A submissão dos conflitos à jurisdição estatal ou de árbitros, ademais, a pretexto de equacionalizar as relações sociais e trazer segurança jurídica, ocasionará elevado custo à parte perdedora, e isso no âmbito de situações em que qualquer das partes cogitou seriamente – ou teve tempo para fazê-lo – os custos econômicos envolvidos em submeter aos meios tradicionais de resolução de disputas.

A própria utilização do termo “tradicional”, hoje aceito por todos os que tratam do tema, está em oposição ao conceito de meio “não tradicional”, dentre os quais podemos novamente citar a negociação, conciliação, mediação e os dispute boards. Vale repetir, a tradição em nosso país é a judicialização dos conflitos.

Importante frisar que o fenômeno da judicialização trouxe maior dramaticidade aos sujeitos processuais com a promulgação doa Lei nº 13.105/2015, que em seu artigo 85 estabeleceu níveis rígidos de da parte vencida ao pagamento de verba honorária, e faixas de condenação quando em juízo a Fazenda Pública e entidades a ela equiparadas.

O mesmo se aplica à jurisdição trabalhista, a teor da recente reforma imprimida pela Lei nº 13.467/2.017, que atendeu a um reclamo antigo da classe dos advogados e estabeleceu a condenação ao pagamento de verba honorária nas causas envolvendo o direito do trabalho.

O custo da lide jurisdicional é também maior, pois presume-se que a contratação de serviços de natureza jurídica para fins de auxiliar pessoas e empresas a litigar é maior do aquele que seria cobrado para a finalidade de se acompanhar uma negociação, conciliação ou mesmo mediação.

É certamente um contrassenso que a pretexto de se minorar perdas os sujeitos de uma dada relação jurídica venham a justamente incorrer em maiores e custas e na incerteza do resultado que juízes ou árbitros podem adotar para determinado caso.

Além disso, a probabilidade de as partes cumprirem acertos a que chegaram no contexto de critérios construídos de forma bilateral do que sujeitar-se a determinações fixadas por um terceiro. O aspecto temporal é também vital.

No atual cenário de crise a espera por soluções que inevitavelmente demandam tempo reclama a agilidade que é própria das soluções consensuais, e isso mesmo nas hipóteses em que há a concessão de tutelas provisórias, pois a disponibilidade do direito em caráter final e efetivo pode consumir longo tempo até que possa haver efetiva constituição de uma dada situação jurídica.

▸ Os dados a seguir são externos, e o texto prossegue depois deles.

File: src/rtl/core/stf_pkg.sv
`default_nettype none

package stf_pkg;

  localparam int LINE_WIDTH    = 320;
  localparam int SCREEN_HEIGHT = 240;
  localparam int COL_W         = $clog2(LINE_WIDTH);

  localparam int IN_DATA_W  = 112;
  localparam int IN_USER_W  = 2;
  localparam int OUT_DATA_W = 32;

  localparam int COORD_W = 12;
  localparam int DIFF_W  = 14;
  localparam int PROD_W  = 2 * DIFF_W;
  localparam int EDGE_W  = 26;
  localparam int CNT_W   = 9;
  localparam int PIX_W   = 16;

  localparam logic [2:0] MUL_STEPS = 3'd6;

  typedef enum logic [1:0] {
    KIND_CLEAR = 2'd0,
    KIND_DRAW  = 2'd1,
    KIND_READ  = 2'd2
  } stf_kind_e;

  typedef enum logic [2:0] {
    ST_IDLE,
    ST_BOX,
    ST_CLEAR,
    ST_SETUP,
    ST_WALK,
    ST_DONE
  } stf_state_e;

  typedef struct packed {
    logic       load;
    logic       box;
    logic       clear;
    logic       mul_en;
    logic [2:0] mul_sel;
    logic       walk;
    logic       res_load;
  } stf_cmd_t;

  typedef struct packed {
    logic [1:0] kind;
    logic       draw_ok;
    logic       last;
    logic       out_free;
  } stf_sts_t;

endpackage

`default_nettype wire

File: src/rtl/core/stf_ctrl.sv
`default_nettype none

module stf_ctrl (
  input  logic             clk_i,
  input  logic             rst_ni,
  input  logic             s_tvalid_i,
  output logic             s_tready_o,
  input  stf_pkg::stf_sts_t sts_i,
  output stf_pkg::stf_cmd_t cmd_o
);
  import stf_pkg::*;

  stf_state_e state_q, state_d;
  logic [2:0] step_q, step_d;

  always_ff @(posedge clk_i or negedge rst_ni) begin
    if (!rst_ni) begin
      state_q <= ST_IDLE;
      step_q  <= '0;
    end else begin
      state_q <= state_d;
      step_q  <= step_d;
    end
  end

  always_comb begin
    state_d = state_q;
    step_d  = '0;
    unique case (state_q)
      ST_IDLE: begin
        if (s_tvalid_i) state_d = ST_BOX;
      end
      ST_BOX: begin
        unique case (sts_i.kind)
          KIND_CLEAR: state_d = ST_CLEAR;
          KIND_DRAW:  state_d = sts_i.draw_ok ? ST_SETUP : ST_DONE;
          default:    state_d = ST_DONE;
        endcase
      end
      ST_CLEAR: begin
        if (sts_i.last) state_d = ST_DONE;
      end
      ST_SETUP: begin
        step_d = step_q + 3'd1;
        if (step_q == MUL_STEPS) begin
          state_d = ST_WALK;
          step_d  = '0;
        end
      end
      ST_WALK: begin
        if (sts_i.last) state_d = ST_DONE;
      end
      ST_DONE: begin
        if (sts_i.out_free) state_d = ST_IDLE;
      end
      default: state_d = ST_IDLE;
    endcase
  end

  always_comb begin
    cmd_o          = '0;
    s_tready_o     = 1'b0;
    cmd_o.mul_sel  = step_q;
    unique case (state_q)
      ST_IDLE: begin
        s_tready_o = 1'b1;
        cmd_o.load = s_tvalid_i;
      end
      ST_BOX:   cmd_o.box = 1'b1;
      ST_CLEAR: cmd_o.clear = 1'b1;
      ST_SETUP: cmd_o.mul_en = (step_q < MUL_STEPS);
      ST_WALK:  cmd_o.walk = 1'b1;
      ST_DONE:  cmd_o.res_load = sts_i.out_free;
      default:  cmd_o = '0;
    endcase
  end

endmodule

`default_nettype wire

File: config.mk
export PLATFORM = sky130hd
export DESIGN_NAME = stf_ctrl
export DESIGN_NICKNAME = d
export VERILOG_FILES = /design/src/rtl/core/stf_pkg.sv /design/src/rtl/core/stf_ctrl.sv
export SDC_FILE = /design/constraint.sdc
export NUM_CORES = 1
export LEC_CHECK = 0
export BUFFER_PORTS_ARGS = -buffer_cell sky130_fd_sc_hd__buf_4
export CORE_AREA = 2 2 39 41
export DETAILED_ROUTE_END_ITERATION = 12
export DIE_AREA = 0 0 41 43
export PLACE_DENSITY_LB_ADDON = 0.15
export RECOVER_POWER = 25
export SETUP_SLACK_MARGIN = 0.1
export SYNTH_ARGS = -nofsm -noshare
export SYNTH_HDL_FRONTEND = slang
export SYNTH_SLANG_ARGS = --single-unit
File: constraint.sdc
create_clock -name clk_i -period 1.65 [get_ports clk_i]
set_input_delay 0.2475 -clock clk_i [delete_from_list [all_inputs] [get_ports clk_i]]
set_output_delay 0.2475 -clock clk_i [all_outputs]
set_load 0.01 [all_outputs]
## Yosys cells after proc, flatten, opt, wreduce, memory -nomap -nowiden

Index checks and enable logic that the tools add are counted.

- Add/sub/neg operators: 1
- $lt $le $gt $ge: 1
- Eq/ne operators: 11
- Muxes and demuxes: 17
- Reductions and logical operators: 5

Operator list:

| operator | count |
|---|---|
| $mux W3 | 8 |
| $pmux W3 S5 | 1 |
| $eq A3 B3 Y1 const B | 3 |
| $mux W1 | 7 |
| $eq A3 B2 Y1 const B | 2 |
| $ne A2 B2 Y1 const B | 3 |
| $pmux W3 S2 | 1 |
| $reduce_or A6 Y1 | 1 |
| $reduce_and A4 Y1 | 1 |
| $add A3 B1 Y3 const B | 1 |
| $eq A3 B1 Y1 const B | 1 |
| $logic_not A3 Y1 | 1 |
| $lt A3 B3 Y1 const B | 1 |
| $eq A2 B1 Y1 const B | 1 |
| $logic_not A2 Y1 | 1 |
| $ne A2 B1 Y1 const B | 1 |
| $reduce_or A2 Y1 | 1 |

- Register bits: 6
- Output and inout bits: 10

## Depth between registers and ports, before layout

- Depth after elaboration: 4
- Mapped depth: 5
- Depth with buffers taken out: 4

## Least setup slack after synthesis

Ideal clock, no wire load.

- Kind: reg-to-output
- Start: register state_q[0]
- End: output cmd_o[8] in the netlist's numbering
- Arrival time: 1097 ps
- Required time: 1402 ps
- Slack: 306 ps
- Stages on the path, launching flop included: 4
- Path through: dfrtp_1 > buf_2 > nor3_1 > and2_1

RTL lines:

| item | RTL line | source |
|---|---|---|
| start, declared | stf_ctrl.sv:13 | `stf_state_e state_q, state_d;` |
| start signal, assigned | stf_ctrl.sv:21 | `state_q <= state_d;` |
| end, declared | stf_ctrl.sv:9 | `output stf_pkg::stf_cmd_t cmd_o` |

==> impl_metrics.json <==
{
  "status": "complete, no violations",
  "routedWlPerCell_um": 10.5,
  "slew_headroom_pct": 77.3,
  "skew_ps": 1.71,
  "cts_tree": "done",
  "synth_top_area_share_pct": 36.5,
  "internal_power_uw": 620,
  "via_per_inst": 4.59,
  "ys_types": 24,
  "cp-start-kind": "flip-flop",
  "dp_slack_ps": 271,
  "power_switching_uw": 389,
  "period_share_pct": 90.9,
  "timing.final.ws_setup_ps": 149,
  "power_frac_seq_pct": 24.0,
  "yosysWarningCount": 0,
  "hold_class": "in -> reg",
  "core_mm2": 0.00138,
  "grt_pass1_vias": 345,
  "max_freq_mhz": 666,
  "critPathArrivalTime_ps": 1250,
  "worst_ep_required_time_ps": 1400,
  "path_max_fanout": 5,
  "cts_buffer_depth": 2,
  "start_util_pct": 29.7,
  "die_y_um": 43,
  "yosysSeqAreaShare_pct": 36.5,
  "hold_viol_final": 0,
  "io_buffers": 17,
  "grt_overflow": 0,
  "clockPowerShare_pct": 13.0,
  "place_hpwl_um": 697,
  "slew_violations": 0,
  "io_pins": 18,
  "grt_use_total_pct": 13.2,
  "fin_util_pct": 45.8,
  "setup.worst_path.end_class": "output pin",
  "numCtsBuffers": 3,
  "yosys.area_share.adder_pct": 0,
  "die_w_um": 41,
  "ys_top_cells_by_area": "dfrtp_1 36%, and2_1 7.6%, nor2_1 5.5%, xnor2_1 4.3%, nor3_1 3.6%",
  "avgSynthCellArea_um2": 8.58,
  "drt_iter0_markers": 4,
  "rsz0062_at_grt": "yes",
  "wirelength_um": 927,
  "peakVddDrop_v": 0.000570,
  "path_class": "reg -> out",
  "final_nets": 82,
  "synth_largest_area_cell": "dfrtp_1",
  "crit_slowest_cell": "dfrtp_1",
  "path_cells": "buf_6 > and2b_4 > and3_1 > buf_4",
  "synthMuxAreaShare_pct": 0,
  "stdcell_count": 88,
  "antenna_found_initial": 0,
  "synth-compound-area-share_pct": 18.5,
  "swShare_pct": 38.6,
  "yosys_register_bits": 6,
  "drtAntennaViolNets": 0,
  "synth_simple_gate_area_share_pct": 31.9,
  "setup_tns_ps": 0,
  "syn_nets": 56,
  "h-tree-depth": 1,
  "diodes": 0,
  "placed_cells": 81,
  "synth_top_family_by_area": "simple AND/OR/NAND/NOR gates",
  "synthCells": 48,
  "combinationalPowerShare_pct": 63.0,
  "die-area_mm2": 0.00176,
  "max-cap-violations": 0,
  "insertion_delay_ps": 240,
  "cpPeakStageDelay_ps": 380,
  "clock_sinks": 6,
  "area_growth_syn_to_layout_pct": 53.8,
  "setup_viol": 0,
  "remaining_drc_errors": 0,
  "drive_gt1_share_pct": 47.2,
  "synthXorXnorAreaFrac_pct": 4.26,
  "total_power_uw": 1010,
  "worstMarginPinSlew_ps": 340,
  "vias": 404,
  "min_period_ps": 1500,
  "syn-cell-area_um2": 412,
  "grt_pass1_wl_um": 1520,
  "globalplace.congestion": 0.740,
  "leakage_uw": 0.000308,
  "placementRows": 14,
  "clock_tree.root_cell": "clkbuf_4",
  "power_per_cell_area_mw_per_mm2": 1590,
  "grt_max_degree": 11,
  "dr.pass1.iters": 2,
  "cts.clk_slew.worst_paths_ps": 40
}
[synth_stat cells, drive strengths merged]
cell type and number:
a211oi 1, inv 4, nor2 6, nor3 3
nand3b 1, buf 3, o21ai 1, o31ai 3
a31o 1, o211ai 1, and2b 1, and3 1
xnor2 2, dfrtp 6, or4 1, nor3b 1
a32o 1, and3b 1, and2 5, a21oi 2
nand2 3
[flip-flops by register name, summed over array words and instances (netlist names)]
register  count
step_q        3
state_q       3
[per-stage QoR]
step           cell area (um2)  hold slack [ps]
2_1_floorplan              412            -48.1
3_5_place_dp               561             58.5
4_1_cts                    607              344
5_1_grt                    633              344
3_3_place_gp               561             59.1
6_report                   633              349
[path summary, 6_finish.rpt]
kind / end / startpoint / slack (ps) / cells past startpoint
max: cmd_o[0] / state_q[1]$_DFFE_PN0P_ / 150 / 4
max in group asynchronous: state_q[2]$_DFFE_PN0P_ / rst_ni / 960 / 2
max reg2reg: state_q[2]$_DFFE_PN0P_ / state_q[1]$_DFFE_PN0P_ / 170 / 5
min: state_q[0]$_DFFE_PN0P_ / sts_i[0] / 350 / 3
min reg2reg: step_q[0]$_DFF_PN0_ / step_q[0]$_DFF_PN0_ / 520 / 1
min in group asynchronous: state_q[1]$_DFFE_PN0P_ / rst_ni / 420 / 2
[what timing repair did]
action / CTS / global route
hold endpoints to repair: 6 / 0
endpoints found under the setup margin: 4 / 5
hold buffers: 1 / 0
gates resized for setup: 2 / 4
cloned: 0 / 0
buffers inserted: 1 / 2
[cells in the final DEF (no fill, tap or decap), types with 2 or more instances in the layout]
master / Yosys / routed
a21oi_1: 2 / 2
and2_1: 5 / 5
buf_4: 0 / 20
buf_6: 1 / 2
clkbuf_4: 0 / 3
dfrtp_1: 6 / 5
inv_1: 2 / 2
inv_2: 2 / 2
nand2_1: 3 / 2
nor2_1: 6 / 6
nor3_2: 0 / 2
o31ai_1: 2 / 2
xnor2_1: 2 / 2
[kinds of logic (layout without fill, tap and decap cells)]
| kind of cell | Yosys count | in the layout |
|---|---|---|
| compound gates | 10 | 10 |
| xor+xnor | 2 | 2 |
| buf+inv | 7 | 31 |
| flops | 6 | 6 |
| simple gates | 23 | 23 |
[metal layers]
metal | up-vias | wire [um] | track usage [%]
met2 | 6 | 436 | 14.4
met1 | 182 | 464 | 19.8
met3 | 0 | 26 | 4.71
li1 | 216 | - | -
met4 | 0 | 0 | 10.0
met5 | - | 0 | 0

Em nosso entender, urge que haja uma mudança de postura por parte de advogados e empresas, e para esse fim deveria haver rápida sensibilização para que entidades as mais diversas – Conselho Nacional de Justiça, Tribunais Superiores, Tribunais Regionais e Estaduais, Ordem dos Advogados do Brasil, Instituto dos Advogados de São Paulo, Instituto Brasileiro de Direito Processual, Instituto Brasileiro de Direito Administrativo, enfim, uma ação conjunta com direção a uma mesma finalidade que é a estimular os atores processuais a evitar a jurisdicionalização de seus conflitos e passarem a pensar pragmaticamente.

Dentre as várias mudanças que especialistas em economia, por exemplo, vem preconizando para o futuro das empresas e da economia, é chegado o momento de haver também essa importante mudança estrutural, de modo que os atores sociais passem a encarar a via jurisdicional como última alternativa, e não como meio ordinário de solução de suas pretensões.